**What the task requires:**
Take the entries below and print, exactly, the stretch from the line containing "grt_pass1_wl_um = 44200" through the line containing "whs_path_depth = 5", both included.

**Task material:**

-----

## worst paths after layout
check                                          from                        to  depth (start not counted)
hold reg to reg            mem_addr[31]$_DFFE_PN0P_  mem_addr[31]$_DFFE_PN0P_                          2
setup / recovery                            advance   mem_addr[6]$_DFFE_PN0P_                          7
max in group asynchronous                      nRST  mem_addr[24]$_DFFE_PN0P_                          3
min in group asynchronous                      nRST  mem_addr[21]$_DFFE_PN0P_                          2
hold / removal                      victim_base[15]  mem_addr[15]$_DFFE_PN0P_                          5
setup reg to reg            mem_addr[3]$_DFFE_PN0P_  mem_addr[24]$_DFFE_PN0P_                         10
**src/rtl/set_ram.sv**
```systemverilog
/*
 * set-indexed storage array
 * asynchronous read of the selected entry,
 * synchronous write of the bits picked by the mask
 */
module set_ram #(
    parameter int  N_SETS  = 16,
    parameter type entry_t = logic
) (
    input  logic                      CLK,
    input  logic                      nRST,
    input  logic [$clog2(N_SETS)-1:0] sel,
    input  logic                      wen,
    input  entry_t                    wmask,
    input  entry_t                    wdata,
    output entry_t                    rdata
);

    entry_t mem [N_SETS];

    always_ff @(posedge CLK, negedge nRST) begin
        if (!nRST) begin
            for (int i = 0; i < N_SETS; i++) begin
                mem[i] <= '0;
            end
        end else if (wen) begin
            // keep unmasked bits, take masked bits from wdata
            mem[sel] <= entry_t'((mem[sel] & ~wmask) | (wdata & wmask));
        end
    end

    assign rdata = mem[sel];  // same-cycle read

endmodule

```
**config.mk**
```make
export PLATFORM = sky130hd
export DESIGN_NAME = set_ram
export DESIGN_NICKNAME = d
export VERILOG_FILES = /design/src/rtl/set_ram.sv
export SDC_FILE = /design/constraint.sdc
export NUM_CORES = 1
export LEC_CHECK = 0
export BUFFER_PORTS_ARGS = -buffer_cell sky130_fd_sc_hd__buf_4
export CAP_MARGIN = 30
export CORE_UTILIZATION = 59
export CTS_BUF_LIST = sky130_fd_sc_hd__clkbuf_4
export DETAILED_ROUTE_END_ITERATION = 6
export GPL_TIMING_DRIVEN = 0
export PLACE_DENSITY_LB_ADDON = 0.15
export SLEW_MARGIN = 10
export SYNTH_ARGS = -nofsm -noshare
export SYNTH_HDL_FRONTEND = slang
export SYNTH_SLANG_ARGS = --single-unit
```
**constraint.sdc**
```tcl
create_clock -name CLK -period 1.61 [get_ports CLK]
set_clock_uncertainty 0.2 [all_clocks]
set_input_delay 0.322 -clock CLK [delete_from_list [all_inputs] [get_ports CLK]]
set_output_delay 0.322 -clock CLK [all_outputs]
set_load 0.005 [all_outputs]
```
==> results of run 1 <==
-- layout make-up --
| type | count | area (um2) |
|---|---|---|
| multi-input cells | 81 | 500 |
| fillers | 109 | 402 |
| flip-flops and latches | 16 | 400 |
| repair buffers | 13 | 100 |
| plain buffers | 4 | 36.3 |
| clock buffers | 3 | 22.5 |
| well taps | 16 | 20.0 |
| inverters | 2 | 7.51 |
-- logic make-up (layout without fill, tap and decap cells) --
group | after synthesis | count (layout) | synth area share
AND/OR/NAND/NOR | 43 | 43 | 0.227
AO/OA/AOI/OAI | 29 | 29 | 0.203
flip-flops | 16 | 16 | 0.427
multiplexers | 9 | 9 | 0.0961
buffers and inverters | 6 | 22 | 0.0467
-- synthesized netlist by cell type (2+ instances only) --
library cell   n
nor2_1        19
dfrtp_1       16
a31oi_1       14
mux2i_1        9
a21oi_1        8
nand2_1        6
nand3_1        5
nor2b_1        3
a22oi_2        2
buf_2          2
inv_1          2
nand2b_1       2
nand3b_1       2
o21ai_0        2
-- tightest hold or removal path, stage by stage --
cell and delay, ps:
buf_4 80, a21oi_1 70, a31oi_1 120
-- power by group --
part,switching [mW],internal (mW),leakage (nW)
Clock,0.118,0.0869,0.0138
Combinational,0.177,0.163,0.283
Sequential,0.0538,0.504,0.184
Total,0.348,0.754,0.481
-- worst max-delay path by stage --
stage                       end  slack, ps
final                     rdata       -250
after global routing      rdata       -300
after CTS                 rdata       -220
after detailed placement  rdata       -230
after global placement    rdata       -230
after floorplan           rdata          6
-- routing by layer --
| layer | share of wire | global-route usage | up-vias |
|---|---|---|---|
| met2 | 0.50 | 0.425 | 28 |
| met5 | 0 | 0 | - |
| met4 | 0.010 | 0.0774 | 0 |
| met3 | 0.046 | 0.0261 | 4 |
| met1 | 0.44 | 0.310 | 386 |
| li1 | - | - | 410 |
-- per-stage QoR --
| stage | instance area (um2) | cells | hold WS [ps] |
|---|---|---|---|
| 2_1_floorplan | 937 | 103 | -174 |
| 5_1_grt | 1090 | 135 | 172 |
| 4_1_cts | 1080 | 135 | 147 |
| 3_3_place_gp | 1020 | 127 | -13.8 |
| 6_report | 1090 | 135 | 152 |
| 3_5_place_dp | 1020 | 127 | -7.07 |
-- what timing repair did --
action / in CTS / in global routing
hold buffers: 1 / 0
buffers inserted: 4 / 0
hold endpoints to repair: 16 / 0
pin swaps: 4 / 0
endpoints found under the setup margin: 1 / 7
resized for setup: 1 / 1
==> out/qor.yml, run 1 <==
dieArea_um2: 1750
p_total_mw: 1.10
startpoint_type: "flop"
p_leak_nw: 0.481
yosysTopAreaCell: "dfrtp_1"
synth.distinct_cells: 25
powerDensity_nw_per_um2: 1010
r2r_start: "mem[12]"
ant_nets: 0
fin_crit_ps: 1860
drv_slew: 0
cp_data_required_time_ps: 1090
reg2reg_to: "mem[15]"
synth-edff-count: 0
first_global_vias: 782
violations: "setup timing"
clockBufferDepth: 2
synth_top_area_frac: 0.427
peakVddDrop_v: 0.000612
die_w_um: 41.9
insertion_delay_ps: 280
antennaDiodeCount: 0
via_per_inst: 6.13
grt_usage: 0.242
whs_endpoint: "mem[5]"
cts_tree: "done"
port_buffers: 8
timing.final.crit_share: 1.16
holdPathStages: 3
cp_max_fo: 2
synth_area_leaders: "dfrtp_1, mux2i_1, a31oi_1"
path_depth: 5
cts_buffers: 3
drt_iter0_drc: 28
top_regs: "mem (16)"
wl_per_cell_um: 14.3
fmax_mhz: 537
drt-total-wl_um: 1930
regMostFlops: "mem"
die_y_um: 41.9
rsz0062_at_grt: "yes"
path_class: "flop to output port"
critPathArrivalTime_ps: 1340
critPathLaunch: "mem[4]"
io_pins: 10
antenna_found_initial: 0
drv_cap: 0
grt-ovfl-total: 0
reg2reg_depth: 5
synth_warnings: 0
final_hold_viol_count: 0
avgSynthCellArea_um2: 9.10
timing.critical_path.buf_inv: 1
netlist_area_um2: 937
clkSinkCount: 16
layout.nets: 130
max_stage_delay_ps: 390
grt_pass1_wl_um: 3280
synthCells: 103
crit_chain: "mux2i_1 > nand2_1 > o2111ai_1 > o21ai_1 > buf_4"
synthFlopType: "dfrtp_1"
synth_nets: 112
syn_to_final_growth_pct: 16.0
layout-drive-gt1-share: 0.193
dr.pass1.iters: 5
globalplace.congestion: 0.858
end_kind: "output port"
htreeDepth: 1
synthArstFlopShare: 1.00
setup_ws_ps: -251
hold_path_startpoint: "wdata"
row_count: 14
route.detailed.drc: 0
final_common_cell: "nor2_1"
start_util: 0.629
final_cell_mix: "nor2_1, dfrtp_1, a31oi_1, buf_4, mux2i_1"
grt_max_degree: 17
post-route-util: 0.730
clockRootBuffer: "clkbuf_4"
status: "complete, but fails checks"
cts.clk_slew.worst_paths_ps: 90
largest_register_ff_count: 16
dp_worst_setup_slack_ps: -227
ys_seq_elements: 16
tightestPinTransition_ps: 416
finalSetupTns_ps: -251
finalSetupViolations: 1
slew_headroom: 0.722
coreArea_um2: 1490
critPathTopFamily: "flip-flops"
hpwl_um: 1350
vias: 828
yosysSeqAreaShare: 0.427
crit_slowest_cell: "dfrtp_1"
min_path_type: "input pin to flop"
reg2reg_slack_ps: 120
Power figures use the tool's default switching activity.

-----

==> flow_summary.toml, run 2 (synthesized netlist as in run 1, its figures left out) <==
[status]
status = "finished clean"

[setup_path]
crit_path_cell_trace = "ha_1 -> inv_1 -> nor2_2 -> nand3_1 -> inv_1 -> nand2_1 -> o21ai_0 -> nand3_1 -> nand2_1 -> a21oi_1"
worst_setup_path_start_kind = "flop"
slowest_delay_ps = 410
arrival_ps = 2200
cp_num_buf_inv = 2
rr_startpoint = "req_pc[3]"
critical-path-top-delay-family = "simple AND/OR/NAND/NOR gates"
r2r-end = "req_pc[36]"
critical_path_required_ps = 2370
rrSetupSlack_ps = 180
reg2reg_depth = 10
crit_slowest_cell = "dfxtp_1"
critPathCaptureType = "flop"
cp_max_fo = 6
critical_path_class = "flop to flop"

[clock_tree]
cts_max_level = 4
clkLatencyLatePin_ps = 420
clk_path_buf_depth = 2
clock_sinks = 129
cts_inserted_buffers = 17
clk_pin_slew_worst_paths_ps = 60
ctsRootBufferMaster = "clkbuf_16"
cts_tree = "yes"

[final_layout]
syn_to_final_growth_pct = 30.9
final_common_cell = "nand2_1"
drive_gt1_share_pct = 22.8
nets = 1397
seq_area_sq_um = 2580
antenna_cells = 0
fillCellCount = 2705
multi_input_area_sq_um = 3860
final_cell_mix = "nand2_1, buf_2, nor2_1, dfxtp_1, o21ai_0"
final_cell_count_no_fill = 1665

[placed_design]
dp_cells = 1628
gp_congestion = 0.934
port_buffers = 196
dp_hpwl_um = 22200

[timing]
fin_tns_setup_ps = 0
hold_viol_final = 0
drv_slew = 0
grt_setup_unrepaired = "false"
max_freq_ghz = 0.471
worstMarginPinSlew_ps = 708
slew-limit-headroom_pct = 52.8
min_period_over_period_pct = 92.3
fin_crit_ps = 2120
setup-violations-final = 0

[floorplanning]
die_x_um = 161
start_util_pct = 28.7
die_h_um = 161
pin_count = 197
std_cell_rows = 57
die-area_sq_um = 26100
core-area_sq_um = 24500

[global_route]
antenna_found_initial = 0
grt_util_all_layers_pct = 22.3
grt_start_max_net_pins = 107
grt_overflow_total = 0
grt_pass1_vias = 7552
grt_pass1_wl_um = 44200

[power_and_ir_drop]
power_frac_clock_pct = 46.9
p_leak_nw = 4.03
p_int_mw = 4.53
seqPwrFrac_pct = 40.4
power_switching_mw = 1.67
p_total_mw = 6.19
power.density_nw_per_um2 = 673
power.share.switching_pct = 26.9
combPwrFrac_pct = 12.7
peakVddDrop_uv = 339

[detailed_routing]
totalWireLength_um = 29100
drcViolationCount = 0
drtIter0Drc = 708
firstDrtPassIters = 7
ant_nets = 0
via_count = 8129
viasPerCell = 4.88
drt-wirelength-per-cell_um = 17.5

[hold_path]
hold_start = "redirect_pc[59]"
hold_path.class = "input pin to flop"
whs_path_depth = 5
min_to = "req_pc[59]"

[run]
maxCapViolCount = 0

-----

**Output for this task:**
grt_pass1_wl_um = 44200

[power_and_ir_drop]
power_frac_clock_pct = 46.9
p_leak_nw = 4.03
p_int_mw = 4.53
seqPwrFrac_pct = 40.4
power_switching_mw = 1.67
p_total_mw = 6.19
power.density_nw_per_um2 = 673
power.share.switching_pct = 26.9
combPwrFrac_pct = 12.7
peakVddDrop_uv = 339

[detailed_routing]
totalWireLength_um = 29100
drcViolationCount = 0
drtIter0Drc = 708
firstDrtPassIters = 7
ant_nets = 0
via_count = 8129
viasPerCell = 4.88
drt-wirelength-per-cell_um = 17.5

[hold_path]
hold_start = "redirect_pc[59]"
hold_path.class = "input pin to flop"
whs_path_depth = 5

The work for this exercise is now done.